WHAT YOU HAVE TO DO: Look for the string "through" in the data below, and copy each line that holds it.

Stored data
<<<<

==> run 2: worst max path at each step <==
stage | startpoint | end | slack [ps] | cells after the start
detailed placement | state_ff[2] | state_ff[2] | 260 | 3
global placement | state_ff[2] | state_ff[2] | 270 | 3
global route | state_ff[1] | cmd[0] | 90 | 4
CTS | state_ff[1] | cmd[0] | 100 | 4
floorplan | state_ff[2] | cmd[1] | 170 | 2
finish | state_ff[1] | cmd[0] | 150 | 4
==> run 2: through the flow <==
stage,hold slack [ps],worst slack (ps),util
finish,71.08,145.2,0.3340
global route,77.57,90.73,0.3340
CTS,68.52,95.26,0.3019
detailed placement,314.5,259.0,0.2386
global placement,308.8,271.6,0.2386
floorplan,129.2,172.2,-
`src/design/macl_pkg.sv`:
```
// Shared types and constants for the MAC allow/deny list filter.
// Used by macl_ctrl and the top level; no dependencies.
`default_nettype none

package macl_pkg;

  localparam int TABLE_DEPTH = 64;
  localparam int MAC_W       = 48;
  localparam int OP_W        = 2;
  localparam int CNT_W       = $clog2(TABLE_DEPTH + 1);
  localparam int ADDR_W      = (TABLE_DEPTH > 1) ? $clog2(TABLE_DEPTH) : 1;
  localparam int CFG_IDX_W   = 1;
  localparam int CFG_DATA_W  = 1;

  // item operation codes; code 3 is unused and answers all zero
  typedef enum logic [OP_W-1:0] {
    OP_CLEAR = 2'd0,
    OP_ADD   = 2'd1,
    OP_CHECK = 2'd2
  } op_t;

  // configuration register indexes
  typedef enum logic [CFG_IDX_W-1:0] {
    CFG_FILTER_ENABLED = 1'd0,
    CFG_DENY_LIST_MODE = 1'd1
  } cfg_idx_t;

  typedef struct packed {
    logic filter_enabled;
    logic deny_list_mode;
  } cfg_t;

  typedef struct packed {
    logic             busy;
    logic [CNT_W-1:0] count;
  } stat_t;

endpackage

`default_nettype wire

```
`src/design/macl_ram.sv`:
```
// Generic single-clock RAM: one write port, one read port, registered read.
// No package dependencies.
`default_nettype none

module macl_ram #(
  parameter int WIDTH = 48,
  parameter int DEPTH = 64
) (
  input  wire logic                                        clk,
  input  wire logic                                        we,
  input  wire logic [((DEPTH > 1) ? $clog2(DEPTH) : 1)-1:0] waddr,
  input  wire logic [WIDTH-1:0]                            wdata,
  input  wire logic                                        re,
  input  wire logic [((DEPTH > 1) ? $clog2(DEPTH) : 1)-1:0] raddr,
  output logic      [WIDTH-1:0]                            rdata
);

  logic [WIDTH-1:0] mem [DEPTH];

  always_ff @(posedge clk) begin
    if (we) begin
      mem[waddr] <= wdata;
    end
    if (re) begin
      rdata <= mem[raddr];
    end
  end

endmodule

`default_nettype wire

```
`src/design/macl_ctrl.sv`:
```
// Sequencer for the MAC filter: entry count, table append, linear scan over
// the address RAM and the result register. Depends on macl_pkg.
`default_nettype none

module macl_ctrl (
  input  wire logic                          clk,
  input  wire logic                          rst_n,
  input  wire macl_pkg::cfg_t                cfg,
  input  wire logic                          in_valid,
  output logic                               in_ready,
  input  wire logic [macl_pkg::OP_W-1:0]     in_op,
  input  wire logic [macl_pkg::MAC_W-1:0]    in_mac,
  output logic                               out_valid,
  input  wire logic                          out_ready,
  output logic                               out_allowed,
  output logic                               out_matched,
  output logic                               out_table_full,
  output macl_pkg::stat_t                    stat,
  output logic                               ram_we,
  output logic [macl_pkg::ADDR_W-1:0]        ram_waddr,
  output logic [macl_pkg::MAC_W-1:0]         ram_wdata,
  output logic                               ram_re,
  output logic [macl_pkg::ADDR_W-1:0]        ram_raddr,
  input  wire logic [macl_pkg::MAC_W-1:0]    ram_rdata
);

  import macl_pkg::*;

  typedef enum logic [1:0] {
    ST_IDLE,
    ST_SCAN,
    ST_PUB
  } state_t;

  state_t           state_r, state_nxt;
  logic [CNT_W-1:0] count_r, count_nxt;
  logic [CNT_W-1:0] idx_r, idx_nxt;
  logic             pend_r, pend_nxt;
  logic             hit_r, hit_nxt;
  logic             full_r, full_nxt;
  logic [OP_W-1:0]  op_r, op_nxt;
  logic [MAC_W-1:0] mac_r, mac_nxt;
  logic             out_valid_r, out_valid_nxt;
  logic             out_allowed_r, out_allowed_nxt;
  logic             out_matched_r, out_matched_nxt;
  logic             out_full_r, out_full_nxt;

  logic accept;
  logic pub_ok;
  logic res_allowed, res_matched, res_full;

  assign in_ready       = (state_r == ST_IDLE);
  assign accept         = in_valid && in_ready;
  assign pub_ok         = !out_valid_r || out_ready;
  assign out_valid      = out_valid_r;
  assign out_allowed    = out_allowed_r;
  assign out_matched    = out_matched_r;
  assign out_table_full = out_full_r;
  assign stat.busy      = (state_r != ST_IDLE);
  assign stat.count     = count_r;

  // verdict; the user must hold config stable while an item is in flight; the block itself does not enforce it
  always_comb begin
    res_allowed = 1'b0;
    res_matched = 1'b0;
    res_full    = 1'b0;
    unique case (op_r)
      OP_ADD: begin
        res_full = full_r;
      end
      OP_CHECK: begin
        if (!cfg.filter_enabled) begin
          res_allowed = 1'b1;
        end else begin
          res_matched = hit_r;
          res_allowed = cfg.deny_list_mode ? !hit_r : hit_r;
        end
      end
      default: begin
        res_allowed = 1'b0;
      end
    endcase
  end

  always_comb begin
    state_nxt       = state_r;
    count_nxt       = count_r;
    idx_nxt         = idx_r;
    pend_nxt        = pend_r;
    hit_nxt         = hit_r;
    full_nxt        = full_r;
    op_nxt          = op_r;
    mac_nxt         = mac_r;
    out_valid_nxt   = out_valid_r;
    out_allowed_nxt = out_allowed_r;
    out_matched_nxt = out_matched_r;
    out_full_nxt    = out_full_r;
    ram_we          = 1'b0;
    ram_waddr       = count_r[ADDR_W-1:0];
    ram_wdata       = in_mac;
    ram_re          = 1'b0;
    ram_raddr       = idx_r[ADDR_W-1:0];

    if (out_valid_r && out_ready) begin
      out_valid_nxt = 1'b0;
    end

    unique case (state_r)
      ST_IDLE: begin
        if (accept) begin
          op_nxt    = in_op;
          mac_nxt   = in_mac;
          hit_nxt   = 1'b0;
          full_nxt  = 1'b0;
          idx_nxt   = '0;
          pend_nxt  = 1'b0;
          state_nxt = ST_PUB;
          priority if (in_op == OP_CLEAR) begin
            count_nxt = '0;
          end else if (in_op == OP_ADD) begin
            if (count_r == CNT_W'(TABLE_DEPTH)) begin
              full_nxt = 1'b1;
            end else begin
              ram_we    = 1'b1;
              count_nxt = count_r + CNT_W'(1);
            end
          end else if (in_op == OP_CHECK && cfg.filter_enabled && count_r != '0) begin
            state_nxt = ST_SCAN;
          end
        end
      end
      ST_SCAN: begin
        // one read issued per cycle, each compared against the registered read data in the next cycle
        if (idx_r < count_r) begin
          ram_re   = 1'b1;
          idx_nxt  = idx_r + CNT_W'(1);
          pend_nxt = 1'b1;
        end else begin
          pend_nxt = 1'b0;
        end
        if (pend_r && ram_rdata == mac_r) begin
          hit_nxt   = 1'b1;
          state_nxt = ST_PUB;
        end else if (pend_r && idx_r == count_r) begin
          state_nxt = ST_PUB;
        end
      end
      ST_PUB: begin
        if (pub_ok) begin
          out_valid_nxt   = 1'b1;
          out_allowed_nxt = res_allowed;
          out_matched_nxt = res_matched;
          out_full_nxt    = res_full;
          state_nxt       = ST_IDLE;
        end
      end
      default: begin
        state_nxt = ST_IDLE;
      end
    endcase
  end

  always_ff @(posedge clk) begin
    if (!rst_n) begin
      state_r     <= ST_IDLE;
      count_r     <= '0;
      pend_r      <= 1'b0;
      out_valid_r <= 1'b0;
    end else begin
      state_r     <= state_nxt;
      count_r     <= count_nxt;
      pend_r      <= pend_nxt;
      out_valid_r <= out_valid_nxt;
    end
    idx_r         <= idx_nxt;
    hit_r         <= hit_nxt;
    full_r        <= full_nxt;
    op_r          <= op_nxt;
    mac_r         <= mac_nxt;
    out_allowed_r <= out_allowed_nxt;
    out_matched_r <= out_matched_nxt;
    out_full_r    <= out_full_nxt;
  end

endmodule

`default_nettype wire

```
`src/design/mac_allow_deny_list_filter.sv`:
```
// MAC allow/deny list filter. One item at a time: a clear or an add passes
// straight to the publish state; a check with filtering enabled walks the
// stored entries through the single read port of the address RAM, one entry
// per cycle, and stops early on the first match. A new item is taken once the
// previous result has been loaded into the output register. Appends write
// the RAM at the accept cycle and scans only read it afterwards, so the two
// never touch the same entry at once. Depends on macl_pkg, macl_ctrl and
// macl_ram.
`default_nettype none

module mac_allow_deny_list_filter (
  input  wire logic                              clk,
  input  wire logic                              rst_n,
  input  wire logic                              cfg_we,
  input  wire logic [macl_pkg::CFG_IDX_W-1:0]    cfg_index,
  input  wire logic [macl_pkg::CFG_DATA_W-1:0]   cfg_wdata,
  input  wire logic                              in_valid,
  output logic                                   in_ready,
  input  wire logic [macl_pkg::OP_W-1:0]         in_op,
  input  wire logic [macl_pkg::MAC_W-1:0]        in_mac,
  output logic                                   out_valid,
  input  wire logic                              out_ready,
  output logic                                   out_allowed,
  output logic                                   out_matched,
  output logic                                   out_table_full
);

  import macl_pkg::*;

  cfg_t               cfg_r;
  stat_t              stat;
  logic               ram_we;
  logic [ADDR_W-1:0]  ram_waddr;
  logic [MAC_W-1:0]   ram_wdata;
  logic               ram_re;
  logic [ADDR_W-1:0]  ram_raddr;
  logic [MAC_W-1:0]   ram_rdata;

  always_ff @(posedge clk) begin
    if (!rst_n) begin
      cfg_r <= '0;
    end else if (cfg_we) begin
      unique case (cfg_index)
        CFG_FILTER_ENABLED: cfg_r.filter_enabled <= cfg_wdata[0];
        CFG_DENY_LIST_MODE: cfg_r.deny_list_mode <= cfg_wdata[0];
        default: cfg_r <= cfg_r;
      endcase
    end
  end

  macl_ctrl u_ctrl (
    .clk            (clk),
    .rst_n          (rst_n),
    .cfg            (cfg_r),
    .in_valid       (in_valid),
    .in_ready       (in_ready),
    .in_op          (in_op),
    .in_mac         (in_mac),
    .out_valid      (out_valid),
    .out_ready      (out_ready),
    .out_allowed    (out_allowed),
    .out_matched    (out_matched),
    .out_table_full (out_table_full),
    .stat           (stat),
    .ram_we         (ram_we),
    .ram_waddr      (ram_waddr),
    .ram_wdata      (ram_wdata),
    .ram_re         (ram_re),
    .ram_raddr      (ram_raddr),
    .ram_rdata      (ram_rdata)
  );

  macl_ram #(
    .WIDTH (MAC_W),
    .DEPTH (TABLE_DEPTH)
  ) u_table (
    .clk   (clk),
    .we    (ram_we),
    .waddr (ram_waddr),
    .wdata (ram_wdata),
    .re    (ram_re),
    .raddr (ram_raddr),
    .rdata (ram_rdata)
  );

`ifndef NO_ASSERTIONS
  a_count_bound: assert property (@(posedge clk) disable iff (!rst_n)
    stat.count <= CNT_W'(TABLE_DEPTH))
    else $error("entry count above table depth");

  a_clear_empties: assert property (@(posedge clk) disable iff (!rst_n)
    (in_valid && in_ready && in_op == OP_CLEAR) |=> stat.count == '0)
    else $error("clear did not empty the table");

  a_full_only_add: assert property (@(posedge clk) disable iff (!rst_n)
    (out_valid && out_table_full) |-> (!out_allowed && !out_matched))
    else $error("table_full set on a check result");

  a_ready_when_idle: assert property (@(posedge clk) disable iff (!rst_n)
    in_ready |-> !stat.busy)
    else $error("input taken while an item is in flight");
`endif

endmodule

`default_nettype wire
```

>>>>

SOLUTION FOR THIS TASK:
==> run 2: through the flow <==
// stored entries through the single read port of the address RAM, one entry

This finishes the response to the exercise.